:: DIRECTIONS FOR THIS TASK ::
Look through the records below for the line with "0.203 | 0.47 |" and the line with "li1 | 1055 |", then return those lines and all lines between, exactly.

:: DATA SUPPLIED ::
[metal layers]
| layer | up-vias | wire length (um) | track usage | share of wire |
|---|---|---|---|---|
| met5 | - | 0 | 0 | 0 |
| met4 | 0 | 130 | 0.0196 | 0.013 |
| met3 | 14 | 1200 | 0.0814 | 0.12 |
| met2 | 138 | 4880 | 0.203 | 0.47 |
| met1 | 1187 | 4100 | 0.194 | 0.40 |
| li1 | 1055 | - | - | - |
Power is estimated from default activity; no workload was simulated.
[design.v]
module clock_divisor(clk1, clk, clk22, clk_10Hz, clk_1Hz, clk_2k, clk_100, count_5M);
input clk;
output clk1;
output clk22;
output reg clk_1Hz;
output reg clk_10Hz;
output reg clk_2k;
output reg clk_100;
output reg [26:0] count_5M;
reg [21:0] num;
wire [21:0] next_num;
reg clk_10Hz_next;
reg [26:0] count_5M_next;
always @(posedge clk) begin
  num <= next_num;
end
assign next_num = num + 1'b1;
assign clk1 = num[1];
assign clk22 = num[21];
always@* begin
    if (count_5M == 27'd5000000 - 1'd1) begin
        count_5M_next = 27'd0;
        clk_10Hz_next = ~clk_10Hz;
    end
    else begin
        count_5M_next = count_5M + 1'b1;
        clk_10Hz_next = clk_10Hz;
    end
end
always @(posedge clk) begin
    count_5M <= count_5M_next;
    clk_10Hz <= clk_10Hz_next;
end
reg [26:0] cnt_50M_next, cnt_50M;
reg clk_1Hz_next;
always@* begin
    if (cnt_50M == 27'd50000000 - 1'd1) begin
        cnt_50M_next = 27'd0;
        clk_1Hz_next = ~clk_1Hz;
    end
    else begin
        cnt_50M_next = cnt_50M + 1'd1;
        clk_1Hz_next = clk_1Hz;
    end
end
always@(posedge clk) begin
    clk_1Hz = clk_1Hz_next;
    cnt_50M = cnt_50M_next;
end
reg [26:0] count_500K, count_500K_next;
reg clk_100_next;
always @*
  if (count_500K == 27'd500000)
  begin
    count_500K_next = 27'd0;
    clk_100_next = ~clk_100;
  end
  else
  begin
    count_500K_next = count_500K + 1'b1;
    clk_100_next = clk_100;
  end
always @(posedge clk) begin
    count_500K <= count_500K_next;
    clk_100 <= clk_100_next;
end
reg [14:0] count_25K, count_25K_next;
reg clk_2k_next;
always @*
  if (count_25K == 15'd15000)
  begin
    count_25K_next = 15'd0;
    clk_2k_next = ~clk_2k;
  end
  else
  begin
    count_25K_next = count_25K + 1'b1;
    clk_2k_next = clk_2k;
  end
always @(posedge clk) begin
    count_25K <= count_25K_next;
    clk_2k <= clk_2k_next;
end
endmodule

:: EXERCISE SOLUTION ::
| met2 | 138 | 4880 | 0.203 | 0.47 |
| met1 | 1187 | 4100 | 0.194 | 0.40 |
| li1 | 1055 | - | - | - |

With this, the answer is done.